The above discussion illustrated the impact of the attachment method of a window (in this case a thermally broken aluminum window) on the overall condensation performance of the window. The discussion emphasised that the window attachment method requires specific attention in order to ensure that the overall condensation performance of the window is not negatively affected.

In addition to the attachment method, the detailing of the window rough opening can also have an impact on the overall condensation performance of the window. One such example which will be explored below is the back dam at the window sill.

When it comes to improving the rain penetration control at the window/wall transition, installing a back dam at the window sill has been a typical practice in the lower mainland of British Columbia, Canada. The height difference created by the back dam adds a level of protection in reducing the risk of water ingress. The back dam can be formed by several methods. One common method utilizes an aluminum or steel angle along the window sill as shown in the below photos. A layer of waterproofing membrane is then installed along the window sill, and up and over the angle.

In another method, a plywood strip is installed along the sill to serve as the back dam. Again, a waterproofing membrane is installed along the sill, and extended and up and over the plywood strip as shown in the below photo.

Although these two methods serve the same purpose, they can have different impacts on the condensation performance of the window along the sill. These impacts are explored in Scenarios D, E, and F using a vinyl window. In Scenario D, an aluminum angle is installed along the sill with the horizontal leg of the angle facing the outside. Scenario E is the same as Scenario D; however, the horizontal leg of the angle is now facing towards the inside of the building.  In Scenario F, the aluminum angle is replaced with a plywood strip. The results of the two-dimensional heat flow analysis using THERM 7.4. are shown below, using interior and exterior temperatures of 21 ˚C and -18 ˚C, respectively.

As can be seen, Scenario E with the plywood back dam, offers the highest condensation resistance among the three evaluated Scenarios. This should not come as a surprise given that wood has much lower heat conductivity than aluminum, translating to a reduced rate of heat loss. When comparing Scenarios D and F, Scenario F (in which the horizontal leg of the angle is facing towards the inside of the building) offers improved condensation resistance. Again, this result is intuitively expected given that a larger area of the angle is exposed to the warm interior air in Scenario F.

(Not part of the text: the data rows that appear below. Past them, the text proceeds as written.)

From an optimization exercise on the open Yosys and OpenROAD flow, aimed at small area, a short achievable clock period and few clock cycles; shortcuts taken in it are not production practice. Only simulation tests tie the RTL to the original design; equivalence was not proved. No activity file was given, so power comes from the tool's default toggle rates.

## battleship_top
module battleship_top (
    input  logic        clk,
    input  logic        reset,
    input  logic        read,
    input  logic [9:0]  req,
    output logic [11:0] data_out,
    output logic        data_ready
);
    localparam logic [2:0] K_PLACED = 3'd0, K_REJ = 3'd1, K_MISS = 3'd2,
                           K_HIT = 3'd3, K_WIN = 3'd4;
    function automatic logic ge4(input logic [3:0] a, input logic [3:0] b);
        logic [3:0] g, p;
        g = a & ~b;
        p = a | ~b;
        ge4 = g[3]
            | (p[3] & g[2])
            | (p[3] & p[2] & g[1])
            | (p[3] & p[2] & p[1] & p[0]);
    endfunction
    function automatic logic [3:0] sub_sat(input logic [3:0] a, input int k);
        sub_sat = 4'd0;
        for (int v = 0; v < 16; v++)
            if (a == 4'(v))
                sub_sat = (v >= k) ? 4'(v - k) : 4'd0;
    endfunction
    function automatic logic [3:0] add_k(input logic [3:0] a, input int k);
        add_k = 4'd0;
        for (int v = 0; v < 16; v++)
            if (a == 4'(v))
                add_k = 4'(v + k);
    endfunction
    localparam logic [4:0] HITS_16 = 5'b10111;
  ...
Size in the first run: about 320 flip-flops, roughly 26 I/O pins, about 14,000 sq um of cells after synthesis.
==> flow/config.mk <==
export PLATFORM = sky130hd
export DESIGN_NAME = battleship_top
export DESIGN_NICKNAME = battleship_top
export VERILOG_FILES = /design/flow/design.v
export SDC_FILE = /design/flow/constraint.sdc
export NUM_CORES = 4
export LEC_CHECK = 0
export ABC_AREA = 1
export CAP_MARGIN = 20
export CORE_MARGIN = 2
export CORE_UTILIZATION = 55
export CTS_BUF_LIST = sky130_fd_sc_hd__clkbuf_8 sky130_fd_sc_hd__clkbuf_16
export CTS_CLUSTER_DIAMETER = 80
export CTS_CLUSTER_SIZE = 24
export SLEW_MARGIN = 20
==> flow/constraint.sdc <==
create_clock -name core_clock -period 9.0 [get_ports {clk}]
set_input_delay 1.8000 -clock core_clock [delete_from_list [all_inputs] [get_ports {clk}]]
set_output_delay 1.8000 -clock core_clock [all_outputs]
set_load 0.01 [all_outputs]
standard.sh (not shown) runs the stock make flow with config.mk's settings and CLKGATE_MAP_FILE= SYNTH_SCRIPT=/design/flow/synth_recipe.tcl, a recipe that flattens the netlist after the stock synthesis.
==> flow/flow/run.sh <==
#!/bin/bash
set -euo pipefail
bash standard.sh SETUP_SLACK_MARGIN=6 "BUFFER_PORTS_ARGS=-buffer_cell sky130_fd_sc_hd__buf_4" finish > flow_standard.log 2>&1
Testbench counts at the start, summed over its fixed seeds: cycles 2,888.
Rerun with:
--- a/flow/design.v
+++ b/flow/design.v
@@ -84,25 +84,21 @@
     logic        placing_q;          
     logic        over_q;             
     logic        turn_q;             
     logic        bsel_q;             
     logic [4:0]  sidx_q;             
     logic [4:0]  hits [2];           
-    logic        f_pchk;             
+    logic        f_place;            
     logic        f_shot;             
-    logic        f_ovl;              
-    logic        f_last;             
-    logic        f_place, f_hit, f_win;
-    assign f_place = f_pchk && !f_ovl;   
-    assign f_hit   = f_shot && f_ovl;    
-    assign f_win   = f_hit && f_last;    
+    logic        f_hit;              
+    logic        f_win;              
     logic [3:0]  srow [10];          
     logic [3:0]  scol [10];
     logic        shor [10];
-    logic [9:0]  fresh0 [10];        
-    logic [9:0]  fresh1 [10];
+    logic [9:0]  shot0 [10];         
+    logic [9:0]  shot1 [10];
     logic        placing, over, turn, bsel;
     logic [4:0]  sidx;
     logic        last_ship;          
     assign last_ship = f_place && sidx_q[4];
     assign placing = placing_q && !(last_ship && turn_q);
     assign over    = over_q || f_win;
@@ -196,14 +192,14 @@
         was_shot = 1'b0;
         for (int j = 0; j < 10; j++)
         begin
             logic colbit;
             colbit = 1'b0;
             for (int i = 0; i < 10; i++)
-                colbit = colbit || (rsel[i] && turn && !fresh0[i][j])
-                                || (rsel[i] && !turn && !fresh1[i][j]);
+                colbit = colbit || (rsel[i] && turn && shot0[i][j])
+                                || (rsel[i] && !turn && shot1[i][j]);
             was_shot = was_shot || (csel[j] && colbit);
         end
     end
     logic fits, turn_ok, on_board;
     logic [3:0] lim;
     always_comb
@@ -213,35 +209,38 @@
         else if (sidx[4]) lim = 4'd8;
         else              lim = 4'd7;
     end
     assign on_board = (r < 4'd10) && (c < 4'd10);
     assign fits     = h ? ((r < 4'd10) && ge4(lim, c)) : ((c < 4'd10) && ge4(lim, r));
     assign turn_ok  = (p == turn);
-    logic shot_ok, last_hit;
+    logic place_ok, shot_ok, hit, win, last_hit;
     assign last_hit = bsel ? (hits[1] == HITS_16) : (hits[0] == HITS_16);
+    assign place_ok = placing && turn_ok && fits && !overlap;
     assign shot_ok  = shooting && turn_ok && on_board && !was_shot;
+    assign hit      = shot_ok && overlap;
+    assign win      = hit && last_hit;
     assign data_out[11] = f_win;
     assign data_out[10] = f_shot && !f_win;
     assign data_out[9]  = (!f_place && !f_shot) || (f_hit && !f_win);
     always_ff @(posedge clk)
     begin
         data_out[8:0] <= {r, c, p};
-        f_ovl         <= overlap;
-        f_last        <= last_hit;
         if (reset)
         begin
             data_ready <= 1'b0;
             placing_q  <= 1'b1;
             over_q     <= 1'b0;
             turn_q     <= 1'b0;
             bsel_q     <= 1'b0;
             sidx_q     <= 5'b00001;
             hits[0]    <= '0;
             hits[1]    <= '0;
-            f_pchk     <= 1'b0;
+            f_place    <= 1'b0;
             f_shot     <= 1'b0;
+            f_hit      <= 1'b0;
+            f_win      <= 1'b0;
         end
         else
         begin
             data_ready <= read;
             placing_q  <= placing;
             over_q     <= over;
@@ -250,14 +249,16 @@
             sidx_q     <= sidx;
             if (f_hit)
             begin
                 if (bsel_q) hits[1] <= lfsr_next(hits[1]);
                 else        hits[0] <= lfsr_next(hits[0]);
             end
-            f_pchk     <= read && placing && turn_ok && fits;
+            f_place    <= read && place_ok;
             f_shot     <= read && shot_ok;
+            f_hit      <= read && hit;
+            f_win      <= read && win;
         end
     end
     always_ff @(posedge clk)
     begin
         for (int k = 0; k < 5; k++)
         begin
@@ -289,12 +290,12 @@
     end
     always_ff @(posedge clk)
     begin
         for (int i = 0; i < 10; i++)
             for (int j = 0; j < 10; j++)
             begin
-                fresh0[i][j] <= !((!fresh0[i][j] && !reset) || (mark0[i] && csel[j]));
-                fresh1[i][j] <= !((!fresh1[i][j] && !reset) || (mark1[i] && csel[j]));
+                shot0[i][j] <= (shot0[i][j] && !reset) || (mark0[i] && csel[j]);
+                shot1[i][j] <= (shot1[i][j] && !reset) || (mark1[i] && csel[j]);
             end
     end
 endmodule
 `default_nettype wire
=> Die area increases by 2.5%. Design area increases by 1.8%. Via count increases by 2.9%. Clock power decreases by about 0.7%. Critical path depth increases by 18. Wire length increases by 6.8%. Core utilization decreases by 0.67 points.
Testbench counts after the change, summed over its fixed seeds: cycles 2,888.

what the ideal ports hide:
In the flow no input, the clock included, has a driving cell. The finished layouts below were timed again as built, in two steps. Step 1 sets driving cells, clkbuf_16 on the clock port and buf_2 on the other inputs (assumed; they add their load-dependent delay and slew). Step 2 times the ports against the registers' clock, not the clock port: input delays grow and output delays shrink by t, the midpoint of the rising clock arrivals with the driver on. Slacks: no drivers / after step 1 / after step 2; pairs: no drivers / after step 1.
run	t (ns)	setup slack, ns	worst slew at a driven data input, ns	cell pins on the clock port's net
the first run	0.571	5.911 / 5.861 / 5.322	0.15	1
the second run	0.586	5.816 / 5.702 / 5.116	0.19	1
After both steps every run listed still meets setup and hold. For the second run, which loses most, drivers alone change the setup slack by -0.114 ns; drivers and shift together by -0.700 ns.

Above results suggest that when it comes to selecting a material for the back dam, the logical choice is a material that has the lowest heat conductivity. To that note, the use of aluminum or steel angles should be avoided for this application. That said, it is acknowledged that sometimes, the structural attachment of the window to the rough opening demands the need for having a steel or aluminum angle along the sill. When dealing with these situations, one can still explore potential solutions that would render the impact of the steel/aluminum angles on the condensation and thermal performance of the windows.